Look at each line of the records and count those with "between" in them. Please answer with the count alone.
========================
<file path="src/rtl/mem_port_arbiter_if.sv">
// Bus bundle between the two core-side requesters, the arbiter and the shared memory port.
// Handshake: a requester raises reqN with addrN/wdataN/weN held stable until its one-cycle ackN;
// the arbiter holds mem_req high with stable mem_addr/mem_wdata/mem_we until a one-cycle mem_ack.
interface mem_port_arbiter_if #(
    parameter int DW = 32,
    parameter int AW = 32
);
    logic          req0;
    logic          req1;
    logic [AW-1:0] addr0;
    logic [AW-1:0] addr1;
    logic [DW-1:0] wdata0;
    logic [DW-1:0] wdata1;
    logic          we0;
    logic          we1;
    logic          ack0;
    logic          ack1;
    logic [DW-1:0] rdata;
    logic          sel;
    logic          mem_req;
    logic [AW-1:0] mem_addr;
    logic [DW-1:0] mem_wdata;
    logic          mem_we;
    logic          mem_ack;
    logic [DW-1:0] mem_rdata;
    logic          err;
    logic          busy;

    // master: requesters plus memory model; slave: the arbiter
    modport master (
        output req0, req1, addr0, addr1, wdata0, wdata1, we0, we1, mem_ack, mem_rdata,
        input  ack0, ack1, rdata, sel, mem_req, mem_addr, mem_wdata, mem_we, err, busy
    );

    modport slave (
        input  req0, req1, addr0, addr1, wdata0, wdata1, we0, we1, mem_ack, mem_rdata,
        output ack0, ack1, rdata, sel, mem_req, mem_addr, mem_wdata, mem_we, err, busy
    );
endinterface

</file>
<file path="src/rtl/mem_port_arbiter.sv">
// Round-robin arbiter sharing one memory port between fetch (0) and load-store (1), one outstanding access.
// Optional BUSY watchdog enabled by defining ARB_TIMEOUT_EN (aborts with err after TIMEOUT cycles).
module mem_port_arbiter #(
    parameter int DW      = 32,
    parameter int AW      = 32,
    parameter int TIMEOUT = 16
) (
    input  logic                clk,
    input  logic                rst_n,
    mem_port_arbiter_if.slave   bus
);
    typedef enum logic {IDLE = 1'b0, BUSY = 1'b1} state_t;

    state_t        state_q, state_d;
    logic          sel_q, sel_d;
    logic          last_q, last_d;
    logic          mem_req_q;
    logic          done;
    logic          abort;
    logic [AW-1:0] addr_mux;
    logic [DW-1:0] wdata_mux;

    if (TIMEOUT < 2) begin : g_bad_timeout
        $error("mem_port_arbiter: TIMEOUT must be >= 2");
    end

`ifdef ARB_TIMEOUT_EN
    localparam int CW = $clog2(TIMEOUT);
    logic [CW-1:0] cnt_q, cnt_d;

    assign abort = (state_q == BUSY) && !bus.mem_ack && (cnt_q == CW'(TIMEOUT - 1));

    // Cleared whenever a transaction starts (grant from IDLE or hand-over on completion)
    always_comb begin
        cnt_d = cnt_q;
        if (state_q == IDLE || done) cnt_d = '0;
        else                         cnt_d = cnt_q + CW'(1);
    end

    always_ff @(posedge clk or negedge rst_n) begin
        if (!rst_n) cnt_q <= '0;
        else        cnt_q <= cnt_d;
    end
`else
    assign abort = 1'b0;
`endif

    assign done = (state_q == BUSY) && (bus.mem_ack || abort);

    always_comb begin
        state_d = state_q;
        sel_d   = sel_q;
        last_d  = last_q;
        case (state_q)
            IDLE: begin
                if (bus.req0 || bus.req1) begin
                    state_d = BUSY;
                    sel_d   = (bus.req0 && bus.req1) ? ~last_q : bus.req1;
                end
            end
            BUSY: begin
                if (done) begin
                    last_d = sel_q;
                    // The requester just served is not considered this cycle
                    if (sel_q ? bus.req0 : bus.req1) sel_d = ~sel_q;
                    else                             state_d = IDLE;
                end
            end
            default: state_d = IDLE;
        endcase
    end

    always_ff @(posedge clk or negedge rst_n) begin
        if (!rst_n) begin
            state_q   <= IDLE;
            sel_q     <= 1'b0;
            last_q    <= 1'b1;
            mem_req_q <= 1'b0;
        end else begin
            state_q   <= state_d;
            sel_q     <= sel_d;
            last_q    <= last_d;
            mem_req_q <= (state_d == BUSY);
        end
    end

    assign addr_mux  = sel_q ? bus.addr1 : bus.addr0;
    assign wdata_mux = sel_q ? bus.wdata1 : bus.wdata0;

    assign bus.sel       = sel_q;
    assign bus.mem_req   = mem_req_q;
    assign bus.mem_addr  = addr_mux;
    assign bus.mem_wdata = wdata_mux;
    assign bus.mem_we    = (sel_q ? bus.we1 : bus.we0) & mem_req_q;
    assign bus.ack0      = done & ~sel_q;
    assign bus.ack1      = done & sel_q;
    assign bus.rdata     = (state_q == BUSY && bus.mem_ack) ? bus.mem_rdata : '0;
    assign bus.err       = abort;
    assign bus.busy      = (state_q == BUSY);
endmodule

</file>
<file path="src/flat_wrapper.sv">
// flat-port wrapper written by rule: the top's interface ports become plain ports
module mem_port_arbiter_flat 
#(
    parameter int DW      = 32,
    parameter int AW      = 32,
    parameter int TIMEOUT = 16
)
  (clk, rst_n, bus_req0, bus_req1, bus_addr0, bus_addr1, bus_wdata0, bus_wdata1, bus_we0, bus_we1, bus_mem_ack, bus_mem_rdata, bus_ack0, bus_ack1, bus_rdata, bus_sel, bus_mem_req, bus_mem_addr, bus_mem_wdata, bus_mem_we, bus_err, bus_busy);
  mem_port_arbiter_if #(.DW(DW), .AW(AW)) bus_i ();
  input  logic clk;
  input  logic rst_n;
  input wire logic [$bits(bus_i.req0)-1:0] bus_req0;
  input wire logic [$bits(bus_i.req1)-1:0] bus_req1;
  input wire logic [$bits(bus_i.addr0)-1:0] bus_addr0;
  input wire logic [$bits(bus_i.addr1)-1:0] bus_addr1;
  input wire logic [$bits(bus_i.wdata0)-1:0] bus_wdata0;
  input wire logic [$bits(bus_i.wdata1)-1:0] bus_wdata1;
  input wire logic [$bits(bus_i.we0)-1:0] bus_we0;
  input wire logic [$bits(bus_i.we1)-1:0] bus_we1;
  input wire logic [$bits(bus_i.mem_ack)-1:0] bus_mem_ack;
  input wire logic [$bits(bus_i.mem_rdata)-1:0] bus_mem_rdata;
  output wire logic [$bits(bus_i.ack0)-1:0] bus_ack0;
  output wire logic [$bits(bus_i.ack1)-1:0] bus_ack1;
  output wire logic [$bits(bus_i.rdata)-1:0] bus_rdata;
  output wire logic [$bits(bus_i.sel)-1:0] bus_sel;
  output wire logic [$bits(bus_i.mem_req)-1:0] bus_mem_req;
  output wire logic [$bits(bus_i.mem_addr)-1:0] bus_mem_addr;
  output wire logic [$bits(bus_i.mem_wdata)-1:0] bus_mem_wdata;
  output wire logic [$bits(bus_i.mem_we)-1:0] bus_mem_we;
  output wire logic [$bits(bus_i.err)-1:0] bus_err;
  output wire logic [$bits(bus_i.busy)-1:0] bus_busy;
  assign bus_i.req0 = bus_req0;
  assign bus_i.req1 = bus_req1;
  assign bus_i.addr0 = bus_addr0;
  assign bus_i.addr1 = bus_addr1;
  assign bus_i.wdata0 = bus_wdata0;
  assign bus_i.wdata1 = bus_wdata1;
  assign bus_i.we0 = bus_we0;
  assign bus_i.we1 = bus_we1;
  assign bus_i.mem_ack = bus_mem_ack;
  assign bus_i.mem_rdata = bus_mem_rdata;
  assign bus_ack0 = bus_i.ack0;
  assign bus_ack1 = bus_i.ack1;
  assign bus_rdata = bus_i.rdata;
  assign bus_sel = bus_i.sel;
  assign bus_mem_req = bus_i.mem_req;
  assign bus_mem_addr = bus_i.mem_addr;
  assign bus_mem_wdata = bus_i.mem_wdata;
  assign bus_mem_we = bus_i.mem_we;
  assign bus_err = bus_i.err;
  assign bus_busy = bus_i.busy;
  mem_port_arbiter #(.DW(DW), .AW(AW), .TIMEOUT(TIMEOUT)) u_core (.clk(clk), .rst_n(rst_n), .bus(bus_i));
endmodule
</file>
========================
- TASK OUTPUT
2